- [Exercise goal]: Go through the material line by line and copy each one with the word "instances".

- [Data supplied]:
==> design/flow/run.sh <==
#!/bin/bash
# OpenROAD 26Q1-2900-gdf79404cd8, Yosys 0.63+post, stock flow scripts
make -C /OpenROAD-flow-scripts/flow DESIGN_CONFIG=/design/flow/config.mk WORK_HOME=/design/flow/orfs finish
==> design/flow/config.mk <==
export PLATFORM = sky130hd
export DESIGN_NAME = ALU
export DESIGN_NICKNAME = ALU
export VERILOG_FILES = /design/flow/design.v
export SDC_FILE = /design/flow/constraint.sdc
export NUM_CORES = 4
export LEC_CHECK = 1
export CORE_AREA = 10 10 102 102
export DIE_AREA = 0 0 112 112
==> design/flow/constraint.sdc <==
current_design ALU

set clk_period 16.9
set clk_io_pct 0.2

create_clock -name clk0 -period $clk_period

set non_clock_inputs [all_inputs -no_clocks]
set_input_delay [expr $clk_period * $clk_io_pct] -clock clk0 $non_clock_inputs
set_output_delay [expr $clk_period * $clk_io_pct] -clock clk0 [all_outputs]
* * *
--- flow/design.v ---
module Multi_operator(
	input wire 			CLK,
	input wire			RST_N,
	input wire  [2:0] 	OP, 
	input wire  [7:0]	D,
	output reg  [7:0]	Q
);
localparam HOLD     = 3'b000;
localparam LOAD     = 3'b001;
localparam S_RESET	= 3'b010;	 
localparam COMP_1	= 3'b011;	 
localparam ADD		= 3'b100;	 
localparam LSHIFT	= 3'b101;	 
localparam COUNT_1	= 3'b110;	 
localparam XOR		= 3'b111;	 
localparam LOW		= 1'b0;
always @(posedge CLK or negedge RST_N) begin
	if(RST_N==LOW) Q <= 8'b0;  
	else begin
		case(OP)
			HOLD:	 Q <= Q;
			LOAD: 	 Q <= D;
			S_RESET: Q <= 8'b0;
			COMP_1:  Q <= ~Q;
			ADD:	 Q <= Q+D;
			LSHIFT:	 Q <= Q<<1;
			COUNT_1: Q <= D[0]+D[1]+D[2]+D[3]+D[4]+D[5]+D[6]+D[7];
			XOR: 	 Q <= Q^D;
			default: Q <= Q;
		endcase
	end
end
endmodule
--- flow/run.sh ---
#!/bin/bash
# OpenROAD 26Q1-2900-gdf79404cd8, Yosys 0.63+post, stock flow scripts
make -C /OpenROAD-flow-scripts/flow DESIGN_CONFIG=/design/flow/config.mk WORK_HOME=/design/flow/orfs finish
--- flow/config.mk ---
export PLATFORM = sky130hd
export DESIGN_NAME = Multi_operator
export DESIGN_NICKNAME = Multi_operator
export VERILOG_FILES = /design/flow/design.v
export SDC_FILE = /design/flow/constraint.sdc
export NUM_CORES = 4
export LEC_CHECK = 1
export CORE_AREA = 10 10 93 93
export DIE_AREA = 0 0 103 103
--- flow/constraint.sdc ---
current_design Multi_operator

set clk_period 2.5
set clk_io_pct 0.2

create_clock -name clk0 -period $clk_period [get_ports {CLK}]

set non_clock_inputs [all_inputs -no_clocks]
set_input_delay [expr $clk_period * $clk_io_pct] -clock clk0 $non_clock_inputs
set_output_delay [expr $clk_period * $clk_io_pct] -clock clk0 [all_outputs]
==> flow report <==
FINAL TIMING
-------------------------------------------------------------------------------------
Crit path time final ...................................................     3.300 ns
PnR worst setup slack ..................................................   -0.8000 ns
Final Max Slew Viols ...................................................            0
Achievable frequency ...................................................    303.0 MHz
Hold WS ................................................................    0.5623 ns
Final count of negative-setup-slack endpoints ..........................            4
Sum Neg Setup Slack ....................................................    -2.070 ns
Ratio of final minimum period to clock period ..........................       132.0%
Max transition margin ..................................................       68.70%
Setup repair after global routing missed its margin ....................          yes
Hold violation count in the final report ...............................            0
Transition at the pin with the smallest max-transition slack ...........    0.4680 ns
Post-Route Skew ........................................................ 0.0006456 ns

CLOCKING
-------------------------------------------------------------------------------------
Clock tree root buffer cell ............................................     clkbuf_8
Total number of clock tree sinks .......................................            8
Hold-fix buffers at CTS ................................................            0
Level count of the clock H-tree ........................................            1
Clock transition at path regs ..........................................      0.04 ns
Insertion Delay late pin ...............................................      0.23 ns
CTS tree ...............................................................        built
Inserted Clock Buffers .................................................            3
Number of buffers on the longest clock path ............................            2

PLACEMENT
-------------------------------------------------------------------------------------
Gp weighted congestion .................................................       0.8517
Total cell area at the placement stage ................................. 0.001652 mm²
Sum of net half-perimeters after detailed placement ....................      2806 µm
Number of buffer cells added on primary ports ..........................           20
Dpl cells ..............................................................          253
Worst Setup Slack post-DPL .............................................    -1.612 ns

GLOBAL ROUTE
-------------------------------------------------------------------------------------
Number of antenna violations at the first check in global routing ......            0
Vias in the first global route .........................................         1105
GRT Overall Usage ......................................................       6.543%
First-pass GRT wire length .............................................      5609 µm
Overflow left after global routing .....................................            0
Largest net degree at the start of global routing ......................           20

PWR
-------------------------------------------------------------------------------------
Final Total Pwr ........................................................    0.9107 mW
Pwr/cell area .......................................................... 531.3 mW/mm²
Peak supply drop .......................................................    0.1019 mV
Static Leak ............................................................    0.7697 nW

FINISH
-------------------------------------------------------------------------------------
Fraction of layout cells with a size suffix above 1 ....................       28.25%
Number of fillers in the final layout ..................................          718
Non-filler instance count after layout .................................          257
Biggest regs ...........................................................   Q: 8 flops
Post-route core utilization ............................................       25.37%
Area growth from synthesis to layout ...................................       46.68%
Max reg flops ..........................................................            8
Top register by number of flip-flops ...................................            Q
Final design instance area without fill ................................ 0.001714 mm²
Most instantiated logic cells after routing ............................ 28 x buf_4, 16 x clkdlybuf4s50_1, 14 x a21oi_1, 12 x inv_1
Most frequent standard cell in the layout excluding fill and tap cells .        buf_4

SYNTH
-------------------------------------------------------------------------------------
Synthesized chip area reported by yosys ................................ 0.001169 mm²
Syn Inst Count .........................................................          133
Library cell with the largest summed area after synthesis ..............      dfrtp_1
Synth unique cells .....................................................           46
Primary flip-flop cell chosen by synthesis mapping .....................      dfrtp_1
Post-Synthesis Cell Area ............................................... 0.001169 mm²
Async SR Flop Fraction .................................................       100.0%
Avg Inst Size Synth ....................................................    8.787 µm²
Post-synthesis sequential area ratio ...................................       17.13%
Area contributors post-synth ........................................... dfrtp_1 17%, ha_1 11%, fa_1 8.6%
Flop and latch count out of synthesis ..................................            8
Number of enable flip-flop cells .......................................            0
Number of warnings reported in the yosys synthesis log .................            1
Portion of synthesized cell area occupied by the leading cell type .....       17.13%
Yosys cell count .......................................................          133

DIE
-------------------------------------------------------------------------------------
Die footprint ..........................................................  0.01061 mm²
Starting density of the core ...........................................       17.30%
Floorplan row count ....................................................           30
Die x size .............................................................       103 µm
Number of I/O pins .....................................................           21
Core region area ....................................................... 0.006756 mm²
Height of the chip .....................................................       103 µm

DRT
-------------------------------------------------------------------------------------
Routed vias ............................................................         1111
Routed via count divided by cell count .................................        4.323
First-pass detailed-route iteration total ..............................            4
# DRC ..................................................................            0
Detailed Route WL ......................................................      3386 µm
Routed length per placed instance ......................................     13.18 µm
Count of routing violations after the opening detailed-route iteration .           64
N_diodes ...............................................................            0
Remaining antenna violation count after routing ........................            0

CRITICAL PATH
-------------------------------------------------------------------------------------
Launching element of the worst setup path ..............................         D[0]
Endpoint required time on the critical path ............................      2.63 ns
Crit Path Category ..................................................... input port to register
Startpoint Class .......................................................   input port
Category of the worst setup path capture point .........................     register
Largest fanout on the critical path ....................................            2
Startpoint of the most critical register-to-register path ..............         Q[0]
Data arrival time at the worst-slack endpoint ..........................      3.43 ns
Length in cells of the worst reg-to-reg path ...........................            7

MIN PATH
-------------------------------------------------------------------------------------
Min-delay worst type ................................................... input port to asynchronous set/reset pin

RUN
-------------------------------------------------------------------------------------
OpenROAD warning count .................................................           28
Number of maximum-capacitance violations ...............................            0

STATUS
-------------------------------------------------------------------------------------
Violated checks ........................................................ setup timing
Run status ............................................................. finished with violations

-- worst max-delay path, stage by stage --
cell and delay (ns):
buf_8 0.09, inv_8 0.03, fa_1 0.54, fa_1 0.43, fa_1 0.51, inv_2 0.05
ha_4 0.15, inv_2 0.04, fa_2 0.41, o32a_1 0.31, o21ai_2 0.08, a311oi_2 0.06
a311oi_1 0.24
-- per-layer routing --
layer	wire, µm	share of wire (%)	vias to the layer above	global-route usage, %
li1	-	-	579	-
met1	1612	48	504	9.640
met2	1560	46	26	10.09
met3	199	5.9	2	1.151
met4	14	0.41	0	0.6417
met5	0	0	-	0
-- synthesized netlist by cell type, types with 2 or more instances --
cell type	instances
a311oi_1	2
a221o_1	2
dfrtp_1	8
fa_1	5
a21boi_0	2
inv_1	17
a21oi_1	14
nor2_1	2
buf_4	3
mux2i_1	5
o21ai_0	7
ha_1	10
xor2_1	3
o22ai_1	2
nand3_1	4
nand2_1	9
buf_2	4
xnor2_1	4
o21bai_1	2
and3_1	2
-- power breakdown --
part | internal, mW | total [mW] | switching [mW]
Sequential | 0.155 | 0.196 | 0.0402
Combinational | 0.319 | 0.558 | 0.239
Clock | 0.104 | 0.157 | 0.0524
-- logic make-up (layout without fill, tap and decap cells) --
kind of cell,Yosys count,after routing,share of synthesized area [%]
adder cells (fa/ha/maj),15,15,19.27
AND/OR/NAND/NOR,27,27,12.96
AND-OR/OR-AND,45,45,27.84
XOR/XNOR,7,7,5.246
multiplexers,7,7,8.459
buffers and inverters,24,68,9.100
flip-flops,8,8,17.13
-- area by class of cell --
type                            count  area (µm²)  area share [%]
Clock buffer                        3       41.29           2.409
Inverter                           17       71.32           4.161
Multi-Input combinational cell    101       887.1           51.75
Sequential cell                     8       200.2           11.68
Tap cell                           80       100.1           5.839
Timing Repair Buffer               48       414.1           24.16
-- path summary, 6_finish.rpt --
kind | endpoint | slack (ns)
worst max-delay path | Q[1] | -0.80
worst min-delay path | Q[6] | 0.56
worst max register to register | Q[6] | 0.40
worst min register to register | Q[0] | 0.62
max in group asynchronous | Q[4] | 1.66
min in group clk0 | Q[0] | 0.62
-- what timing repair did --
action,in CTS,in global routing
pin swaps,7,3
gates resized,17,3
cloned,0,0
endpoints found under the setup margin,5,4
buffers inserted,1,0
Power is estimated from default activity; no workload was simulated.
...
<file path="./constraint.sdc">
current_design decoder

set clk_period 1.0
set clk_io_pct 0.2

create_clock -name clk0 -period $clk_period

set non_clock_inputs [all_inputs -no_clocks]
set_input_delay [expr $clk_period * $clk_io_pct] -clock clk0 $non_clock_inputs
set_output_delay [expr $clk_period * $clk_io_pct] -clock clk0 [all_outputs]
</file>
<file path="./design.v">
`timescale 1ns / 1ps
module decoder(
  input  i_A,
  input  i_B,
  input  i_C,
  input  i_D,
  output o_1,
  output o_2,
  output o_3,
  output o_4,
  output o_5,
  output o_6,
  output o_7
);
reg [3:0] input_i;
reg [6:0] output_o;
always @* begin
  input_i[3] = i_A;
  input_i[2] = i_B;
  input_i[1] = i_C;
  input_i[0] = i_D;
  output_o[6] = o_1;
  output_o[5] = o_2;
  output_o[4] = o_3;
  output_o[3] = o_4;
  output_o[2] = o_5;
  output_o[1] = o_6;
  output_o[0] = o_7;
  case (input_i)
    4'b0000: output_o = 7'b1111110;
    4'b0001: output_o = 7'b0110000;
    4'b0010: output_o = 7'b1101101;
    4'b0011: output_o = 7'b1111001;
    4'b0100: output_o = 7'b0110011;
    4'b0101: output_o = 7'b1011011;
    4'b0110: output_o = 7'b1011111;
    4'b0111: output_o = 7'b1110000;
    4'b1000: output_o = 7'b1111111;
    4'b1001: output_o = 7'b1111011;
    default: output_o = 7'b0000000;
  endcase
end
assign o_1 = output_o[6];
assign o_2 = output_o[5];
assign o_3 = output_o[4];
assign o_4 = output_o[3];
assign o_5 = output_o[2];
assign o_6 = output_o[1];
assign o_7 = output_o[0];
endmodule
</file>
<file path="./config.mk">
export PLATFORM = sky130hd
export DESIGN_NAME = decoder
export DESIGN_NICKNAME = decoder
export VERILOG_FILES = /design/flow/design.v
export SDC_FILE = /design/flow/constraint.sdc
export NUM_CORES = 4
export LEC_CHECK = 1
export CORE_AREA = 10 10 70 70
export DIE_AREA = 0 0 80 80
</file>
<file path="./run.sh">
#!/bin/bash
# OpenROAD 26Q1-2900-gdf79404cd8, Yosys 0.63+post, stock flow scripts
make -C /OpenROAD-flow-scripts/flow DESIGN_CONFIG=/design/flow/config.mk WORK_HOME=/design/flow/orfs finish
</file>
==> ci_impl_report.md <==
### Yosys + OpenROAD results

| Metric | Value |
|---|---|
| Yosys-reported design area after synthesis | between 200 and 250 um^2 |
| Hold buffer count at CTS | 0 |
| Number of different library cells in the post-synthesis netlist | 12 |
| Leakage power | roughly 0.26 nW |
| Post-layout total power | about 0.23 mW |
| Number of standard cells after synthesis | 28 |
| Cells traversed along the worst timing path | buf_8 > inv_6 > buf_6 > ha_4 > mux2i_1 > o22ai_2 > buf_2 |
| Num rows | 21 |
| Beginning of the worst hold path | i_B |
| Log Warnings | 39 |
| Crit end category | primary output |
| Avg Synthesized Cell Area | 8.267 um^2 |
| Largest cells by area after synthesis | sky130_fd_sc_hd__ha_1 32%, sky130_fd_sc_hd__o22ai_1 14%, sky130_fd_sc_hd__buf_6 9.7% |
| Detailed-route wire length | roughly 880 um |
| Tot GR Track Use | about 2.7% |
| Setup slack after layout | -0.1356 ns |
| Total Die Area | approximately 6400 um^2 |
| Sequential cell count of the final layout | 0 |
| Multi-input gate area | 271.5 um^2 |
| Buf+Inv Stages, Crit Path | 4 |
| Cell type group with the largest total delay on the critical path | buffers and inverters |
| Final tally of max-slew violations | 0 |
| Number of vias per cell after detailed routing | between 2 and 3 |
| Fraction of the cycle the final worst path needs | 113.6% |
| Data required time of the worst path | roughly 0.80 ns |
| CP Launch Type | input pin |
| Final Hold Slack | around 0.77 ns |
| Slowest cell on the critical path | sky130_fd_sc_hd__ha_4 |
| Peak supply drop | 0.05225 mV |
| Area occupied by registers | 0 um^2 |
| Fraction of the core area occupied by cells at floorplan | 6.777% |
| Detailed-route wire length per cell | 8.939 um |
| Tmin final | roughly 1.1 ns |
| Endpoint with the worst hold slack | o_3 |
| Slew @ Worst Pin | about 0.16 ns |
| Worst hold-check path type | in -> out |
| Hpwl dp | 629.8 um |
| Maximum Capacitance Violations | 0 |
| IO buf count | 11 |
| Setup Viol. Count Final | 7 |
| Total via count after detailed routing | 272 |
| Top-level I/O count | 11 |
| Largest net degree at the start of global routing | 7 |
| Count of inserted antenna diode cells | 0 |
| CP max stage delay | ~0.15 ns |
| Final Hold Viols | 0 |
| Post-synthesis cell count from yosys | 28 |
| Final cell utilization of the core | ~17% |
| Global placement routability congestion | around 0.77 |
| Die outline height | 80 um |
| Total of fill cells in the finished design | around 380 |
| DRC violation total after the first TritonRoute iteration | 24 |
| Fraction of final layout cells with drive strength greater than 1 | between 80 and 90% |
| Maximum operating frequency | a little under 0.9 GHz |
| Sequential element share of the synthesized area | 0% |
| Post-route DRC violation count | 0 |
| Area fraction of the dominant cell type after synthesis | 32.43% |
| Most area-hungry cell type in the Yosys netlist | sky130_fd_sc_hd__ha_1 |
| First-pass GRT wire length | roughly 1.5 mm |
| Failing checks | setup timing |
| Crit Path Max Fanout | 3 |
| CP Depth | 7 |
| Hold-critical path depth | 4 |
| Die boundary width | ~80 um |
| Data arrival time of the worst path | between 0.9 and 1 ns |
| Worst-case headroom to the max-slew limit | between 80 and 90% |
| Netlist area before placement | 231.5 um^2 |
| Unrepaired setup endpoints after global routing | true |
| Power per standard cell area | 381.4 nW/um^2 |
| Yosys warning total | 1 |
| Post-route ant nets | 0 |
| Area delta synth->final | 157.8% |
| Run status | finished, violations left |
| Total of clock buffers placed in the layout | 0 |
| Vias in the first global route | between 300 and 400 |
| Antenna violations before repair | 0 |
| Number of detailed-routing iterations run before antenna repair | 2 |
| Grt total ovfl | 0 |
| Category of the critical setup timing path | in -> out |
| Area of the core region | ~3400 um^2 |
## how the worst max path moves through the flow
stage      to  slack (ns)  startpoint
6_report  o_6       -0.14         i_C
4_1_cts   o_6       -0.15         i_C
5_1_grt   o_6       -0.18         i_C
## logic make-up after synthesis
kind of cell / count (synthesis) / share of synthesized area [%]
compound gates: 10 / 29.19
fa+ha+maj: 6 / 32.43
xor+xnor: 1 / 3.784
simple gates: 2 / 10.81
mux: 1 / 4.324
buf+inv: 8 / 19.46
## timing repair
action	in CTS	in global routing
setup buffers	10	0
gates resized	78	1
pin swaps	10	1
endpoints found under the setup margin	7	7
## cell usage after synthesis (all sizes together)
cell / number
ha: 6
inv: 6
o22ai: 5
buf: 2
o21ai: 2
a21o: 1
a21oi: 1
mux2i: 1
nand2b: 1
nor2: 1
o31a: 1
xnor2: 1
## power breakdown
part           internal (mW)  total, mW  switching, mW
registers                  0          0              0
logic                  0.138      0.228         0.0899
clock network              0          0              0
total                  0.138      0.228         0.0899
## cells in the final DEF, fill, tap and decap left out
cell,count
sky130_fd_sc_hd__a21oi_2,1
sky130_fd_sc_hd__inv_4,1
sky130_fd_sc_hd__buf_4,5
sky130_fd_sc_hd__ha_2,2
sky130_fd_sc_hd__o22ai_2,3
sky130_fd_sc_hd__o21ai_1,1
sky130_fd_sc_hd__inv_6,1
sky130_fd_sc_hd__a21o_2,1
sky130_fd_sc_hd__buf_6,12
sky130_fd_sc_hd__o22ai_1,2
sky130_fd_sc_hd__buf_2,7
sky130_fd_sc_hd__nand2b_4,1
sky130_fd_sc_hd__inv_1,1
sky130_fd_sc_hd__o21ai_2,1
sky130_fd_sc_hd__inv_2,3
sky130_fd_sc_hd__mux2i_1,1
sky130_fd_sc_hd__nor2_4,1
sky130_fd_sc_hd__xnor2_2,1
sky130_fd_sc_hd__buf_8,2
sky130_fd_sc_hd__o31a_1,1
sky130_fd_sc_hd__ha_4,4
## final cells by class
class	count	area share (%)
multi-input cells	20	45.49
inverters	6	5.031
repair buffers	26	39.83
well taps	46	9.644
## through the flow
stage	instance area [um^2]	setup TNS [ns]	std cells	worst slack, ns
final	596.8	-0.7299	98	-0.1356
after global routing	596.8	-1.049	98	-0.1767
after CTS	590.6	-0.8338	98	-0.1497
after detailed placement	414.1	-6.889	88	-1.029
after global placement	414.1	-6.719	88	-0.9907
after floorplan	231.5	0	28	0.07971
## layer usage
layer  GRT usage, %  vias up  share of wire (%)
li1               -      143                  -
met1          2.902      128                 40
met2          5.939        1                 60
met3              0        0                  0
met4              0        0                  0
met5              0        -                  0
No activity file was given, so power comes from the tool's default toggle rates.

- [Reply to the task]:
-- synthesized netlist by cell type, types with 2 or more instances --
cell type	instances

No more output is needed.